“Did you enjoy yourself?” she asked cheerfully. Tell me about it.”
“Oh, it was rather jolly,” he replied, and she knew that this was as much as she should ever get out of him. Beyond a few stock phrases, words hardly existed for him at all, or existed only in foreign languages, for, having been educated abroad, he spoke French and German fluently, if without felicity. Already his inarticulateness was like an encumbering veil between them—a veil in which she struggled as helplessly as a moth in a net. And only a month ago she had believed that the very immensity of his nature rendered him dumb.
“Then you had better hurry, dear. Dinner is at eight, and you have only a minute.”
“You go down and tell them not to wait. I was detained downtown, but it won’t take me a second to dress.”
As he passed under the electric light by the mirror, she saw his face with exaggerated distinctness, as if it were held under a microscope, and a heaviness, which she had never noticed before, marred the edge of his profile. If he hadn’t been George, would she have said that he looked stupid at the moment? For a flashing instant of illumination she saw him with a vision that was not her own, but a stranger’s, with a pitiless clearness unsoftened by any passion. Then the clearness faded rapidly before an impulse of tenderness, and she told herself that he was merely handsome, gay, and careless, as he had been on their honeymoon. If he would only talk to her, she felt that he would be perfect.

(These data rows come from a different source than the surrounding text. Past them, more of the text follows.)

$ cat config.mk
export PLATFORM = sky130hd
export DESIGN_NAME = icache_ctrl
export DESIGN_NICKNAME = d
export VERILOG_FILES = /design/src/hw/icache_pkg.sv /design/src/hw/icache_ctrl.sv
export SDC_FILE = /design/constraint.sdc
export NUM_CORES = 1
export LEC_CHECK = 0
export BUFFER_PORTS_ARGS = -buffer_cell sky130_fd_sc_hd__buf_2
export CAP_MARGIN = 20
export CORE_UTILIZATION = 40
export CTS_CLUSTER_DIAMETER = 100
export CTS_CLUSTER_SIZE = 20
export DETAILED_ROUTE_END_ITERATION = 8
export PLACE_DENSITY = 0.71
export SLEW_MARGIN = 25
export SYNTH_ARGS = -nofsm -noshare
export SYNTH_HDL_FRONTEND = slang
export SYNTH_SLANG_ARGS = --single-unit
$ cat constraint.sdc
create_clock -name clk_i -period 1.34 [get_ports clk_i]
set_input_delay 0.402 -clock clk_i [delete_from_list [all_inputs] [get_ports clk_i]]
set_output_delay 0.402 -clock clk_i [all_outputs]
set_load 0.02 [all_outputs]
$ cat src/hw/icache_pkg.sv
`default_nettype none

package icache_pkg;

  ////////////////////////////////////////////////////////////////////////////
  // cache geometry
  ////////////////////////////////////////////////////////////////////////////
  localparam int ADDR_W         = 32;
  localparam int DATA_W         = 32;
  localparam int LINE_BYTES     = 16;
  localparam int WAYS           = 2;
  localparam int SETS           = 16;
  // one beat per word, so this is also the burst length
  localparam int WORDS_PER_LINE = LINE_BYTES / (DATA_W / 8);
  localparam int OFF_W          = $clog2(LINE_BYTES);
  localparam int IDX_W          = $clog2(SETS);
  localparam int WORD_W         = $clog2(WORDS_PER_LINE);
  localparam int TAG_W          = ADDR_W - IDX_W - OFF_W;
  localparam int LINE_W         = 8 * LINE_BYTES;

  // fetch address, seen by lookup or as a line number
  typedef union packed {
    struct packed {
      logic [TAG_W-1:0]        tag;
      logic [IDX_W-1:0]        idx;
      logic [WORD_W-1:0]       word;
      logic [OFF_W-WORD_W-1:0] byte_off;
    } lookup;
    struct packed {
      logic [ADDR_W-OFF_W-1:0] num;
      logic [OFF_W-1:0]        off;
    } line;
  } icache_addr_u;

  ////////////////////////////////////////////////////////////////////////////
  // state encodings
  ////////////////////////////////////////////////////////////////////////////
  typedef enum logic [1:0] {ARMED, FLUSH, MISS, RECOVER} ctrl_state_e;

  typedef enum logic [1:0] {IDLE, WAIT_GNT, BURST} burst_state_e;

endpackage

`default_nettype wire

$ cat src/hw/icache_ctrl.sv
`timescale 1ns/1ns
`default_nettype none

module icache_ctrl
  import icache_pkg::*;
(
  input  logic              clk_i,
  input  logic              rst_ni,
  input  logic              req_i,
  input  logic [ADDR_W-1:0] addr_i,
  input  logic              flush_i,
  input  logic [WAYS-1:0]   way_hit_i,
  input  logic              fill_done_i,
  input  logic              fill_err_i,
  output logic              ack_o,
  output logic              err_o,
  output logic              fill_start_o,
  output logic [IDX_W-1:0]  lookup_idx_o,
  output logic [WAYS-1:0]   fill_way_o,
  output logic              fill_we_o,
  output logic              inval_o
);

  ctrl_state_e      state_q;
  ctrl_state_e      state_d;
  icache_addr_u     fetch_addr;
  logic             req_q;
  logic             flush_pend_q;
  logic             hit;
  logic [IDX_W-1:0] miss_idx_q;
  logic [WAYS-1:0]  fill_way_q;
  logic [19:0]      lfsr_q;

  assign fetch_addr = addr_i;
  assign hit        = |way_hit_i;

  // tags were read last cycle, so a pending request can be answered now
  assign ack_o        = (state_q == ARMED) && req_q && hit;
  assign err_o        = (state_q == MISS) && fill_err_i;
  assign fill_start_o = (state_q == MISS);
  assign fill_we_o    = (state_q == MISS) && fill_done_i && !fill_err_i;
  assign inval_o      = (state_q == FLUSH);
  // miss index is held while the burst runs
  assign lookup_idx_o = (state_q == MISS) ? miss_idx_q : fetch_addr.lookup.idx;
  assign fill_way_o   = fill_way_q;

  always_comb begin
    state_d = state_q;
    case (state_q)
      ARMED: begin
        // flush wins and the miss is seen again after it
        if (flush_i || flush_pend_q) begin
          state_d = FLUSH;
        end else if (req_q && !hit) begin
          state_d = MISS;
        end
      end
      FLUSH:   state_d = ARMED;
      MISS: begin
        if (fill_err_i) begin
          state_d = ARMED;
        end else if (fill_done_i) begin
          state_d = RECOVER;
        end
      end
      // one cycle to re-read the freshly written line
      default: state_d = ARMED;
    endcase
  end

  always_ff @(posedge clk_i or negedge rst_ni) begin
    if (!rst_ni) begin
      state_q      <= ARMED;
      req_q        <= 1'b0;
      flush_pend_q <= 1'b0;
      fill_way_q   <= WAYS'(1);
      lfsr_q       <= '0;
    end else begin
      state_q      <= state_d;
      req_q        <= req_i && !ack_o && !err_o;
      // flush outside ARMED waits here
      flush_pend_q <= (flush_pend_q || flush_i) && (state_q != ARMED);
      // random replacement frozen during a fill
      if (state_q != MISS) begin
        lfsr_q <= {lfsr_q[18:0], lfsr_q[19] ~^ lfsr_q[16]};
      end
      if (state_q == ARMED && state_d == MISS) begin
        fill_way_q <= WAYS'(1) << lfsr_q[$clog2(WAYS)-1:0];
      end
    end
  end

  always_ff @(posedge clk_i) begin
    if (state_q == ARMED && state_d == MISS) begin
      miss_idx_q <= fetch_addr.lookup.idx;
    end
  end

  ////////////////////////////////////////////////////////////////////////////
  // checks
  ////////////////////////////////////////////////////////////////////////////
  // one answer per fetch
  a_one_answer: assert property (@(posedge clk_i) disable iff (!rst_ni)
    (ack_o || err_o) |=> !(ack_o || err_o));

  // an install belongs to a live fetch
  a_fill_we_miss: assert property (@(posedge clk_i) disable iff (!rst_ni)
    fill_we_o |-> req_q);

endmodule

`default_nettype wire
**config.mk**
```make
export PLATFORM = sky130hd
export DESIGN_NAME = credit_fifo
export DESIGN_NICKNAME = d
export VERILOG_FILES = /design/src/credit_fifo.sv
export SDC_FILE = /design/constraint.sdc
export NUM_CORES = 1
export LEC_CHECK = 0
export ABC_AREA = 1
export BUFFER_PORTS_ARGS = -buffer_cell sky130_fd_sc_hd__buf_4
export CORE_MARGIN = 2
export CORE_UTILIZATION = 48
export CTS_CLUSTER_SIZE = 40
export DETAILED_ROUTE_END_ITERATION = 16
export GPL_TIMING_DRIVEN = 1
export PLACE_DENSITY = 0.75
export SLEW_MARGIN = 5
export SYNTH_ARGS = -nofsm -noshare
export SYNTH_HDL_FRONTEND = slang
export SYNTH_SLANG_ARGS = --single-unit
```
**constraint.sdc**
```tcl
create_clock -name clk -period 1.8 [get_ports clk]
set_clock_uncertainty 0.05 [all_clocks]
set_input_delay 0.18 -clock clk [delete_from_list [all_inputs] [get_ports clk]]
set_output_delay 0.18 -clock clk [all_outputs]
set_load 0.005 [all_outputs]
```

“Yes, I’m going. Come as soon as you can,” she said; and catching up her satin train, she descended the oak staircase to the drawing-room, where a fire was burning and the lights were shaded in crimson.
Twenty minutes later, seated at the round table, which was bright with chrysanthemums in tall silver vases, she looked with a feeling of resentment at George’s empty place. Why was he so careless? Time had for him, she realized, as little meaning as words had. Then, in the midst of her disquietude, she caught the serene blue eyes of George’s mother fixed upon her. With her young face, her red lips, and her superb shoulders rising out of the rich black lace of her gown, Mrs. Fowler looked almost beautiful. Had Patty not been present, with her loveliness like a summer’s day, her mother would have seemed hardly more than a girl; but who could shine while Patty, beside that long, lean man with the gray imperial, smiled with lips that were like a scarlet flower in her face?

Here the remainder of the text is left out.